Old heritage coffeehouse in Baghdad, Iraq

The Hasan 'Ajami Café (مقهىٰ حسَن عجمي) is an old coffeehouse located on al-Rashid Street in Baghdad, Iraq. It's typically considered one of the more well-known Baghdadi coffeehouses in the city and the most associated with al-Rashid Street. It's also known for being visited by many Iraqi intellectuals throughout the 20th century. The coffeehouse was also known as a social forum for many segments of Iraqi society ranging from merchants to eavesdroppers.

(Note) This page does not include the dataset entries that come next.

--- src/hdl/tmtw_pkg.sv ---
// tmtw_pkg: shared constants, command type and address helper for the
// text-mode terminal writer. No dependencies.
`default_nettype none
package tmtw_pkg;

  // screen geometry
  localparam int COLUMNS = 80;
  localparam int ROWS    = 25;
  localparam int CELLS   = ROWS * COLUMNS;
  localparam int AW      = $clog2(CELLS);

  // field widths
  localparam int RW  = 5;
  localparam int CLW = 7;

  localparam logic [7:0] BLANK_CHAR   = 8'h20;
  localparam logic [7:0] NEWLINE_CHAR = 8'h0A;
  localparam logic [7:0] RESET_COLOR  = 8'd10;

  localparam logic [RW-1:0]  ROW_LAST = RW'(ROWS - 1);
  localparam logic [CLW-1:0] COL_LAST = CLW'(COLUMNS - 1);

  localparam logic [AW-1:0] CELL_LAST   = AW'(CELLS - 1);
  localparam logic [AW-1:0] COPY_LAST   = AW'((ROWS - 1) * COLUMNS - 1);
  localparam logic [AW-1:0] BLANK_FIRST = AW'((ROWS - 1) * COLUMNS);
  localparam logic [AW-1:0] ROW_STRIDE  = AW'(COLUMNS);

  // opcodes
  localparam logic [2:0] OP_PUT   = 3'd0;
  localparam logic [2:0] OP_NL    = 3'd1;
  localparam logic [2:0] OP_BS    = 3'd2;
  localparam logic [2:0] OP_WRITE = 3'd3;
  localparam logic [2:0] OP_READ  = 3'd4;

  typedef enum logic [1:0] {
    CMD_NONE,
    CMD_WRITE,
    CMD_READ,
    CMD_SCROLL
  } cmd_kind_t;

  // one classified item as handed from front to back
  typedef struct packed {
    cmd_kind_t       kind;
    logic [AW-1:0]   addr;
    logic [15:0]     data;
    logic [RW-1:0]   row;
    logic [CLW-1:0]  col;
    logic            scroll;
    logic            rerr;
  } cmd_t;

  function automatic logic [AW-1:0] cell_addr(input logic [RW-1:0] r,
                                              input logic [CLW-1:0] c);
    cell_addr = AW'(AW'(r) * ROW_STRIDE + AW'(c));
  endfunction

endpackage
`default_nettype wire

--- src/hdl/tmtw_front.sv ---
// tmtw_front: accepts items, keeps the cursor and classifies each item
// into a memory command. Depends on tmtw_pkg.
`default_nettype none
module tmtw_front import tmtw_pkg::*; (
  input  wire logic       clk,
  input  wire logic       rst,
  input  wire logic       accept,
  input  wire logic [2:0] opcode,
  input  wire logic [7:0] char_code,
  input  wire logic [7:0] cell_color,
  input  wire logic [6:0] col_x,
  input  wire logic [4:0] row_y,
  input  wire logic [7:0] text_color,
  output cmd_t            cmd
);

  logic [RW-1:0]  row, row_next;
  logic [CLW-1:0] col, col_next;
  logic           in_screen;

  assign in_screen = (col_x <= COL_LAST) && (row_y <= ROW_LAST);

  // classify the item and work out the next cursor
  always_comb begin
    row_next   = row;
    col_next   = col;
    cmd.kind   = CMD_NONE;
    cmd.addr   = cell_addr(row_y, col_x);
    cmd.data   = {text_color, BLANK_CHAR};
    cmd.scroll = 1'b0;
    cmd.rerr   = 1'b0;
    if ((opcode == OP_NL) || ((opcode == OP_PUT) && (char_code == NEWLINE_CHAR))) begin
      col_next = '0;
      if (row != ROW_LAST) begin
        row_next = row + 1'b1;
      end else begin
        cmd.kind   = CMD_SCROLL;
        cmd.scroll = 1'b1;
      end
    end else if (opcode == OP_PUT) begin
      cmd.kind = CMD_WRITE;
      cmd.addr = cell_addr(row, col);
      cmd.data = {text_color, char_code};
      if (col == COL_LAST) begin
        col_next = '0;
        row_next = (row == ROW_LAST) ? '0 : row + 1'b1;
      end else begin
        col_next = col + 1'b1;
      end
    end else if (opcode == OP_BS) begin
      if (col != '0) begin
        col_next = col - 1'b1;
      end else if (row != '0) begin
        col_next = COL_LAST;
        row_next = row - 1'b1;
      end
      cmd.kind = CMD_WRITE;
      cmd.addr = cell_addr(row_next, col_next);
    end else if (opcode == OP_WRITE) begin
      cmd.data = {cell_color, char_code};
      if (in_screen) cmd.kind = CMD_WRITE;
      else cmd.rerr = 1'b1;
    end else if (opcode == OP_READ) begin
      if (in_screen) cmd.kind = CMD_READ;
      else cmd.rerr = 1'b1;
    end
    cmd.row = row_next;
    cmd.col = col_next;
  end

  // cursor registers
  always_ff @(posedge clk) begin
    if (rst) begin
      row <= '0;
      col <= '0;
    end else if (accept) begin
      row <= row_next;
      col <= col_next;
    end
  end

endmodule
`default_nettype wire

--- config.mk ---
export PLATFORM = sky130hd
export DESIGN_NAME = tmtw_front
export DESIGN_NICKNAME = d
export VERILOG_FILES = /design/src/hdl/tmtw_pkg.sv /design/src/hdl/tmtw_front.sv
export SDC_FILE = /design/constraint.sdc
export NUM_CORES = 1
export LEC_CHECK = 0
export ABC_CLOCK_PERIOD_IN_PS = 4300
export BUFFER_PORTS_ARGS = -buffer_cell sky130_fd_sc_hd__buf_2
export CORE_MARGIN = 2
export CORE_UTILIZATION = 48
export CTS_BUF_LIST = sky130_fd_sc_hd__clkbuf_4 sky130_fd_sc_hd__clkbuf_8 sky130_fd_sc_hd__clkbuf_16
export DETAILED_ROUTE_END_ITERATION = 8
export HOLD_SLACK_MARGIN = 0.02
export PLACE_DENSITY = 0.8
export SKIP_CTS_REPAIR_TIMING = 1
export SLEW_MARGIN = 0
export SYNTH_ARGS = -nofsm -noshare
export SYNTH_HDL_FRONTEND = slang
export SYNTH_SLANG_ARGS = --single-unit
export TNS_END_PERCENT = 1
--- constraint.sdc ---
create_clock -name clk -period 4.3 [get_ports clk]
set_clock_uncertainty 0.15 [all_clocks]
set_input_delay 0.86 -clock clk [delete_from_list [all_inputs] [get_ports clk]]
set_output_delay 0.86 -clock clk [all_outputs]
set_load 0.05 [all_outputs]
==> results_tabular.tex, run 1 <==
\begin{tabular}{lr}
\hline
Metric & Value \\
\hline
\multicolumn{2}{l}{\textbf{Run status}} \\
\quad Outcome & complete, but fails checks \\
\quad Violated checks & negative setup slack \\
\multicolumn{2}{l}{\textbf{Drt}} \\
\quad Initial DRC Count & 334 \\
\quad Routed Antenna Nets & 0 \\
\quad Routed wirelength normalized by instance count & 16.3 um \\
\quad Routed via count & between 3k and 4k \\
\quad Total length of routed wires & 9.42 mm \\
\quad TritonRoute pass-1 iters & 5 \\
\quad Via density & 5.98 \\
\quad Detailed-route DRC error count & 0 \\
\multicolumn{2}{l}{\textbf{Finish}} \\
\quad Fraction of layout cells with a size suffix above 1 & a little under two fifths \\
\quad Final Core Density & 68.5\% \\
\quad Diode insertion count for antenna repair & 0 \\
\quad Number of nets in the layout & 589 \\
\quad Filler cell count in the final layout & 457 \\
\quad Synth-to-Final Area Change & 37.7\% \\
\multicolumn{2}{l}{\textbf{Yosys}} \\
\quad Library cells used by synthesis & 61 \\
\quad Cell types occupying the most area after synthesis & ha\_1 15\%, dfxtp\_1 8.7\%, nand2\_1 5.9\% \\
\quad YS warnings & 0 \\
\quad Count of flip-flops with a built-in enable after synthesis & 0 \\
\quad Fraction of post-synthesis cell area in the top cell type by area & 15.4\% \\
\quad Gate Count Post-Synth & 382 \\
\quad Mean cell area of the mapped netlist & 7.22 sq um \\
\quad Ys async rst share & 0\% \\
\quad Number of synthesized register bits & 12 \\
\quad Cell area after synthesis & 2760 sq um \\
\quad Main flop type after synthesis & dfxtp\_1 \\
\quad Number of nets produced by synthesis & 464 \\
\quad Part of the Yosys area used for sequential elements & 8.72\% \\
\quad Largest area contributor in the synthesized netlist & ha\_1 \\
\multicolumn{2}{l}{\textbf{Global route}} \\
\quad Global router's overall resource usage & 29.3\% \\
\quad First-pass GRT wire length & 15.1 mm \\
\quad Antenna violations before repair & 0 \\
\quad Grt ovf & 0 \\
\quad Via count of the first global-routing pass & between 3k and 4k \\
\quad Pin count of the biggest net entering global routing & 22 \\
\multicolumn{2}{l}{\textbf{Hold path}} \\
\quad Type of the most critical hold path & reg2reg \\
\quad Start point of the worst hold path & col[0]\$\_SDFFE\_PP0P\_ \\
\quad WHS Endpoint & col[0]\$\_SDFFE\_PP0P\_ \\
\quad Hold path cells & 3 \\
\multicolumn{2}{l}{\textbf{Timing}} \\
\quad Post-Route Hold Slack & 449 ps \\
\quad Pins over their slew limit & 0 \\
\quad Final number of setup-violating endpoints & 3 \\
\quad Fmax & 215 MHz \\
\quad Endpoints failing hold & 0 \\
\quad Post-layout minimum cycle time & approximately 4700 ps \\
\quad Max transition margin & 56.7\% \\
\quad Setup TNS after final layout & -507 ps \\
\quad Least setup slack across all paths after layout & -351 ps \\
\quad Setup repair after global routing missed its margin & yes \\
\quad Transition time at the pin with the least slew margin & around 650 ps \\
\quad Share of the clock period used by the worst path & 108\% \\
\multicolumn{2}{l}{\textbf{Power and ir drop}} \\
\quad Lkg Pwr & 1.88 nW \\
\quad Clock share of power & $\sim$13\% \\
\quad Combinational share of power & between 70\% and 80\% \\
\quad Cell-internal power & 0.508 mW \\
\quad Net switching power & 0.501 mW \\
\quad Fraction of power spent switching nets & 49.7\% \\
\quad Largest vdd supply drop & 0.000306 V \\
\quad Register share of total power & 12.3\% \\
\quad Pwr Density & 266 nW/um\^{}2 \\
\multicolumn{2}{l}{\textbf{Place}} \\
\quad Final Wtd Congestion & 0.949 \\
\quad Placement-stage worst setup slack & -260 ps \\
\quad IO buf count & 84 \\
\quad Estimated wirelength of the detail-placed design & between 7 and 8 mm \\
\multicolumn{2}{l}{\textbf{Floorplanning}} \\
\quad Site row count & 27 \\
\quad Starting utilization of the core area & 49.8\% \\
\quad Top-level I/O count & 85 \\
\quad Die span in y & 79.8 um \\
\quad Total Die Area & 6360 sq um \\
\quad Die width & 79.8 um \\
\quad Area inside the core boundary & 5540 sq um \\
\multicolumn{2}{l}{\textbf{Setup path}} \\
\quad Endpoint arrival time on the critical path & 3640 ps \\
\quad Register-to-Register Path Depth & 11 \\
\quad Worst Setup End Kind & primary output \\
\quad Reg-to-Reg Start & row[0]\$\_SDFFE\_PP0P\_ \\
\quad R2R setup slack & between 1500 and 2000 ps \\
\quad Endpoint of the worst register-to-register path & row[0]\$\_SDFFE\_PP0P\_ \\
\quad Crit path launch type & flip-flop \\
\quad Worst endpoint required time & 3290 ps \\
\quad Critical path fanouts, max & 3 \\
\quad Kind of critical path & reg2out \\
\multicolumn{2}{l}{\textbf{Clock tree}} \\
\quad CTS tree & yes \\
\quad Clock latency on the worst-skew pair & 240 ps \\
\quad Number of sinks handled by clock tree synthesis & 12 \\
\quad Max Root-Sink Buffers & 2 \\
\quad Clock Pin Slew Worst Setup and Hold Paths & approximately 50 ps \\
\quad CTS H-tree depth & 1 \\
\quad Root cell of the clock tree & clkbuf\_8 \\
\quad TritonCTS buffer count & 3 \\
\multicolumn{2}{l}{\textbf{Job}} \\
\quad Maxcap violations & 0 \\
\hline
\end{tabular}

== Historical background ==
The coffeehouses was originally founded by a man named Hasan al-'Ajami Chai-khana in 1917 and later became one of the most well-known coffeehouses on the avenue located north of the Haydar-Khana Mosque. The coffeehouse was decorated with rare Russian samovars decorated with pictures of Russian tsars and official seals dating back to the 19th century. As well as tea flasks and hookah bottles. The walls were also decorated with pictures of King Faisal I, King Ghazi, and Qajar Shahs. The coffeehouse was frequented by the neo-classical poet Muhammad Mahdi al-Jawahiri, which was reported to be his favorite, where he would recite poems and meet younger poets.

The coffeehouse declined after the 2003 US invasion and many of its decorations and items disappeared or were damaged.